**** Source information ****
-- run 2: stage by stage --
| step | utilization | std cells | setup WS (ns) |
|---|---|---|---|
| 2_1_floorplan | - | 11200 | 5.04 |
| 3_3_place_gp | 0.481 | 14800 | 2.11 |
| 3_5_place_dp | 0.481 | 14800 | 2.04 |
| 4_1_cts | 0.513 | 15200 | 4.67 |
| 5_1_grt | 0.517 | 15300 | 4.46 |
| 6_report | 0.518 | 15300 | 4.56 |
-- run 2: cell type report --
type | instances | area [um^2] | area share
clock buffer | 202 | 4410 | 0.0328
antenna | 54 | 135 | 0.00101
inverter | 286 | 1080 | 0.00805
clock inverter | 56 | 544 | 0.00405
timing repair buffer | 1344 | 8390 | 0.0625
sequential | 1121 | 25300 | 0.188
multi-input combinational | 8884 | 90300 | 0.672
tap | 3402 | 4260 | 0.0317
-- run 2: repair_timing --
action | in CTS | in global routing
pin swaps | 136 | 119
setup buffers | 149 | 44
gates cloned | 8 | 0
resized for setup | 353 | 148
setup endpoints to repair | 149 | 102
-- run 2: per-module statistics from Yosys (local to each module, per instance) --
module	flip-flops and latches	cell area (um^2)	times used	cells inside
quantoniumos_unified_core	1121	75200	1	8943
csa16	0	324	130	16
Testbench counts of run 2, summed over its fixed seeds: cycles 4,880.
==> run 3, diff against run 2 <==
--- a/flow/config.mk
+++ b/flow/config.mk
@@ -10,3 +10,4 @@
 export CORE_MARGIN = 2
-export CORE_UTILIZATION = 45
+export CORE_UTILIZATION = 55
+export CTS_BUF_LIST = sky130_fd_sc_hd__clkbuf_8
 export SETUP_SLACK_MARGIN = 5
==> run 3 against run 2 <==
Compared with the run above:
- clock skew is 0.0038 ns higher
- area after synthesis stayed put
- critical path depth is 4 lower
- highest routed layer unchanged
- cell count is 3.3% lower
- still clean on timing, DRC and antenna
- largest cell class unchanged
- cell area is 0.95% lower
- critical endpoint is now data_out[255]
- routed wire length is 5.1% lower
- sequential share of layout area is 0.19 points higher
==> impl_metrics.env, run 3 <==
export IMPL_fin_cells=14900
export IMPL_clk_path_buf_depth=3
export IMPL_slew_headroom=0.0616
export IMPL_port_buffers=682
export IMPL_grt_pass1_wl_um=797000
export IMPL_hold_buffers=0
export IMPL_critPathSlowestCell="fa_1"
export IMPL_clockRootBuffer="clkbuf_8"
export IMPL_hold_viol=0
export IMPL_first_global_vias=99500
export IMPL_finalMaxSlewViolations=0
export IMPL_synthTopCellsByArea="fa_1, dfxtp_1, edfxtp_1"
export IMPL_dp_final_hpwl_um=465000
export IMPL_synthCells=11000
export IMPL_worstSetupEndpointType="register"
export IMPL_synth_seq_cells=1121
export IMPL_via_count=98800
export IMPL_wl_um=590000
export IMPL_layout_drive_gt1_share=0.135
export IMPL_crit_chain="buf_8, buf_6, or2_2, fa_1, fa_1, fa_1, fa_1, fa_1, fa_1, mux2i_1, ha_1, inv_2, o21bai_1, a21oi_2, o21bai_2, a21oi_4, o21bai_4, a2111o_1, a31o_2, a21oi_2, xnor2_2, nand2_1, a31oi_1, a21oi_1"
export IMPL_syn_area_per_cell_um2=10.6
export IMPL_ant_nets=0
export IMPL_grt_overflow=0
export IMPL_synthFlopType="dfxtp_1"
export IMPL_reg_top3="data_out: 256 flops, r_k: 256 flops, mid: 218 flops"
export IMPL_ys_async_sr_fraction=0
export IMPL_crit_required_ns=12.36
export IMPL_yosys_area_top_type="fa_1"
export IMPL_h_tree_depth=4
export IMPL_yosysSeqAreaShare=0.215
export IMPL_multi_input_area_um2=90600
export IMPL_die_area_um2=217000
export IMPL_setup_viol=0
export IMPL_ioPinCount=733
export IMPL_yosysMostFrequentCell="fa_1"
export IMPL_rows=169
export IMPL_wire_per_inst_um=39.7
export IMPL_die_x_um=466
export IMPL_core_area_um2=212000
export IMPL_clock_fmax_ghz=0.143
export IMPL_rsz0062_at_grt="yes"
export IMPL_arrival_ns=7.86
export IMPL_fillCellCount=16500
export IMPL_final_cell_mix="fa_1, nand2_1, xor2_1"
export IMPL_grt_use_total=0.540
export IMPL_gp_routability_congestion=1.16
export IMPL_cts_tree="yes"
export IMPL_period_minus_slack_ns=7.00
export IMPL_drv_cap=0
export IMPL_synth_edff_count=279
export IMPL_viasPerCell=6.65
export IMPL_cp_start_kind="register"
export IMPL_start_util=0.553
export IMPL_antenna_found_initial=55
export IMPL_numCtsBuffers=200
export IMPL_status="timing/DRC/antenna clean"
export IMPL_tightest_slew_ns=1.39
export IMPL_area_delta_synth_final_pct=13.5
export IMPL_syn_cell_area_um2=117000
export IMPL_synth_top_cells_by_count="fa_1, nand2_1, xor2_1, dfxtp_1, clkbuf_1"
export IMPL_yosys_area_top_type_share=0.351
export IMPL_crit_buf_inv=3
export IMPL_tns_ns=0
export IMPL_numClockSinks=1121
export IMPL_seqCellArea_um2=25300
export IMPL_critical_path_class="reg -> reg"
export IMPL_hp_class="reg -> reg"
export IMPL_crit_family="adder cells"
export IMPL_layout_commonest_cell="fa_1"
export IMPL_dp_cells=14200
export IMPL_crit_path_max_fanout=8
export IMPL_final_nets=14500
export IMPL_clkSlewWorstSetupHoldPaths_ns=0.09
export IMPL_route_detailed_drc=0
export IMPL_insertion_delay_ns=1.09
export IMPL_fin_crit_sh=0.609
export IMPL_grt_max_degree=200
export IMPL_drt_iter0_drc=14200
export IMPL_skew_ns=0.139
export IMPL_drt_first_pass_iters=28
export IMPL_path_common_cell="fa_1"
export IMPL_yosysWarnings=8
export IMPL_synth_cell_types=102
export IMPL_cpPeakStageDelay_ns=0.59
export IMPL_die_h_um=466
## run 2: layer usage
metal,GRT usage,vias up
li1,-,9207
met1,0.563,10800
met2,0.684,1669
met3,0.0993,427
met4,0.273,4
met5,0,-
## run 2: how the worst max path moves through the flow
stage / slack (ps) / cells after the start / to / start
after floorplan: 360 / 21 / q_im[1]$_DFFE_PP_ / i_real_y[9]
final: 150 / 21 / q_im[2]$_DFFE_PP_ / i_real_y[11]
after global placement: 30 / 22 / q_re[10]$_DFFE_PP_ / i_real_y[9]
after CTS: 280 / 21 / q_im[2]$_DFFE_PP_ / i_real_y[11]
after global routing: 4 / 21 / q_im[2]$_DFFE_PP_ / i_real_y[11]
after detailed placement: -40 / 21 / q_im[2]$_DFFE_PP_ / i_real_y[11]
This design comes from an exercise in tuning for small area and a short achievable clock period on the open sky130 flow, not from production work. The RTL was checked by simulation tests, not by an equivalence proof against the original design.

`config.mk`:
```
export PLATFORM = sky130hd
export DESIGN_NAME = servo_top
export DESIGN_NICKNAME = servo_top
export VERILOG_FILES = /design/flow/design.v
export SDC_FILE = /design/flow/constraint.sdc
export NUM_CORES = 4
export LEC_CHECK = 0
export CAP_MARGIN = 20
export CORE_MARGIN = 2
export CORE_UTILIZATION = 40
export SLEW_MARGIN = 20
```
`constraint.sdc`:
```
create_clock -name core_clock -period 16.0 [get_ports {clk1}]
set_input_delay 3.2000 -clock core_clock [delete_from_list [all_inputs] [get_ports {clk1}]]
set_output_delay 3.2000 -clock core_clock [all_outputs]
set_load 0.01 [all_outputs]
```
This is an optimization exercise on Yosys and OpenROAD, whose aim is small area, a short achievable clock period and few clock cycles per item, not a production implementation. Function was not checked in any run shown here: the RTL went through the layout flow alone.

==> design.v <==
package nn_num_pkg;
    localparam int WORD_BITS = 16;
    localparam int FRAC_BITS = 8;
    localparam int INPUTS = 4;
    localparam int HIDDEN = 3;
    localparam int INPUT_IDX_BITS = $clog2(INPUTS);   
    typedef struct packed {
        logic                 sign;
        logic [WORD_BITS-2:0] body;
    } fix_fields_s;
    typedef union packed {
        logic signed [WORD_BITS-1:0] value;   
        fix_fields_s                 fields;
    } fix_word_u;
endpackage
package nn_seq_pkg;
    localparam int STEP_BITS = 2;
    localparam logic [STEP_BITS-1:0] LAST_WORD = 2'd3;
endpackage
`timescale 1ns/1ps
import nn_num_pkg::*;
import nn_seq_pkg::*;
module sample_loader (
    input  logic                 clk,
    input  logic                 rst_n,
    input  logic                 in_valid_d,
    output logic [STEP_BITS-1:0] count,     
    output logic                 x_valid,   
    output logic [STEP_BITS-1:0] x_step     
);
    always_ff @(posedge clk or negedge rst_n) begin
        if (!rst_n) begin
            count   <= '0;
            x_valid <= 1'b0;
            x_step  <= '0;
        end else begin
            x_valid <= in_valid_d;
            x_step  <= count;
            if (in_valid_d) begin
                count <= count + 1'b1;
            end
        end
    end
endmodule
`timescale 1ns/1ps
import nn_num_pkg::*;
module weight_loader (
    input  logic                                                                   clk,
    input  logic                                                                   rst_n,
    input  logic                                                                   in_valid_d,
    input  logic [nn_seq_pkg::STEP_BITS-1:0]                                       count,
    input  logic                                                                   in_valid_w1,
    input  logic [nn_num_pkg::WORD_BITS-1:0]                                                weight1,
    input  logic                                                                   in_valid_w2,
    input  logic [nn_num_pkg::WORD_BITS-1:0]                                                weight2,
    output logic [nn_num_pkg::HIDDEN-1:0][nn_num_pkg::WORD_BITS-1:0]                 w1_head,   
    output logic [nn_num_pkg::HIDDEN-1:0]                                            w1_ok,     
    output logic [nn_num_pkg::HIDDEN-1:0][nn_num_pkg::WORD_BITS-1:0]                 w2,
    output logic [nn_num_pkg::HIDDEN-1:0]                                            w2_ok
);
    localparam int W1_WORDS = HIDDEN * INPUTS;
    logic [3:0] n1;   
    logic [1:0] n2;   
    always_ff @(posedge clk or negedge rst_n) begin
        if (!rst_n) begin
            n1 <= '0;
            n2 <= '0;
        end else begin
            if (in_valid_w1 && n1 != 4'(W1_WORDS)) begin
                n1 <= n1 + 1'b1;
            end
            if (in_valid_w2 && n2 != 2'(HIDDEN)) begin
                n2 <= n2 + 1'b1;
            end
        end
    end
    logic [HIDDEN-1:0][INPUTS-1:0][WORD_BITS-1:0] w1;
    always_comb begin
        for (int j = 0; j < HIDDEN; j++) begin
            w1_head[j] = w1[j][0];
            w1_ok[j]   = (5'(n1) + 5'(j * INPUTS) + 5'(count)) >= 5'(W1_WORDS);
            w2_ok[j]   = (3'(n2) + 3'(j)) >= 3'(HIDDEN);
        end
    end
    always_ff @(posedge clk) begin
        if (in_valid_w1 || in_valid_d) begin
            for (int j = 0; j < HIDDEN; j++) begin
                for (int k = 0; k < INPUTS - 1; k++) begin
                    w1[j][k] <= w1[j][k+1];
                end
                if (in_valid_d) begin
                    w1[j][INPUTS-1] <= w1[j][0];
                end else if (j < HIDDEN - 1) begin
                    w1[j][INPUTS-1] <= w1[j+1][0];
                end else begin
                    w1[j][INPUTS-1] <= weight1;
                end
            end
        end
    end
    always_ff @(posedge clk) begin
        if (in_valid_w2) begin
            for (int j = 0; j < HIDDEN - 1; j++) begin
                w2[j] <= w2[j+1];
            end
            w2[HIDDEN-1] <= weight2;   
        end
    end
endmodule
`timescale 1ns/1ps
import nn_num_pkg::*;
import nn_seq_pkg::*;
module forward_engine (
    input  logic                                                                   clk,
    input  logic                                                                   rst_n,
    input  logic                                                                   in_valid_d,
    input  logic [nn_num_pkg::WORD_BITS-1:0]                                       data_point,
    input  logic [nn_seq_pkg::STEP_BITS-1:0]                                       count,
    input  logic                                                                   x_valid,
    input  logic [nn_seq_pkg::STEP_BITS-1:0]                                       x_step,
    input  logic [nn_num_pkg::HIDDEN-1:0][nn_num_pkg::WORD_BITS-1:0]                 w1_head,
    input  logic [nn_num_pkg::HIDDEN-1:0]                                            w1_ok,
    input  logic [nn_num_pkg::HIDDEN-1:0][nn_num_pkg::WORD_BITS-1:0]                 w2,
    input  logic [nn_num_pkg::HIDDEN-1:0]                                            w2_ok,
    output logic                                                                   out_valid,
    output logic [nn_num_pkg::WORD_BITS-1:0]                                       out
);
    logic                             out_mul;   
    logic                             out_sum;   
    logic [HIDDEN-1:0][WORD_BITS-1:0] acc;       
    logic [HIDDEN-1:0][WORD_BITS-1:0] mac_a;     
    logic [HIDDEN-1:0]                mac_a_neg;  
    logic [HIDDEN-1:0][WORD_BITS-1:0] mac_a_relu;
    logic [HIDDEN-1:0][WORD_BITS-1:0] next_b;    
    logic [HIDDEN-1:0]                next_ok;
    logic [HIDDEN-1:0][7:0]           next_one;  
    logic [HIDDEN-1:0][7:0]           next_two;
    logic [HIDDEN-1:0][7:0]           next_neg;
    logic [HIDDEN-1:0][7:0]           mac_one;   
    logic [HIDDEN-1:0][7:0]           mac_two;
    logic [HIDDEN-1:0][7:0]           mac_neg;
    logic [HIDDEN-1:0][WORD_BITS-1:0] mac_c;
    logic [HIDDEN-1:0][WORD_BITS-1:0] mac_y;
    always_ff @(posedge clk or negedge rst_n) begin
        if (!rst_n) begin
            out_mul <= 1'b0;
            out_sum <= 1'b0;
        end else begin
            out_mul <= x_valid && (x_step == LAST_WORD);
            out_sum <= out_mul;
        end
    end
    always_comb begin
        for (int j = 0; j < HIDDEN; j++) begin
            if (in_valid_d) begin
                next_b[j]  = w1_head[j];
                next_ok[j] = w1_ok[j];
            end else begin
                next_b[j]  = w2[j];
                next_ok[j] = w2_ok[j];
            end
        end
    end
    for (genvar j = 0; j < HIDDEN; j++) begin : g_enc
        booth_enc enc_i (
            .b   (next_b[j]),
            .ok  (next_ok[j]),
            .one (next_one[j]),
            .two (next_two[j]),
            .neg (next_neg[j])
        );
    end
    always_ff @(posedge clk) begin
        for (int j = 0; j < HIDDEN; j++) begin
            if (in_valid_d) begin
                mac_a[j]     <= data_point;
                mac_a_neg[j] <= 1'b0;
            end else begin
                mac_a[j]     <= mac_y[j];
                mac_a_neg[j] <= mac_y[j][WORD_BITS-1];
            end
        end
        mac_one <= next_one;
        mac_two <= next_two;
        mac_neg <= next_neg;
    end
    always_comb begin
        for (int j = 0; j < HIDDEN; j++) begin
            mac_a_relu[j] = mac_a_neg[j] ? '0 : mac_a[j];
            mac_c[j]      = acc[j];
        end
    end
    for (genvar j = 0; j < HIDDEN; j++) begin : g_mac
        booth_mac mac_i (
            .a    (mac_a_relu[j]),
            .one  (mac_one[j]),
            .two  (mac_two[j]),
            .neg  (mac_neg[j]),
            .c    (mac_c[j]),
            .y    (mac_y[j])
        );
    end
    localparam logic [WORD_BITS-1:0] BOOTH_K = 16'hAB00;
    always_ff @(posedge clk) begin
        for (int j = 0; j < HIDDEN; j++) begin
            if (in_valid_d && count == '0) begin
                acc[j] <= WORD_BITS'(4 * BOOTH_K);
            end else if (x_valid && x_step == LAST_WORD) begin
                acc[j] <= BOOTH_K;
            end else if (x_valid || out_mul) begin
                acc[j] <= mac_y[j];
            end
        end
    end
    always_ff @(posedge clk or negedge rst_n) begin
        if (!rst_n) begin
            out_valid <= 1'b0;
            out       <= '0;
        end else if (out_sum) begin
            out_valid <= 1'b1;
            out       <= acc[0] + acc[1] + acc[2];
        end else begin
            out_valid <= 1'b0;
            out       <= '0;
        end
    end
endmodule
****
What you are asked to do: Would you please return all lines from the listing above that contain "unchanged"?

Reply to the task:
- highest routed layer unchanged
- largest cell class unchanged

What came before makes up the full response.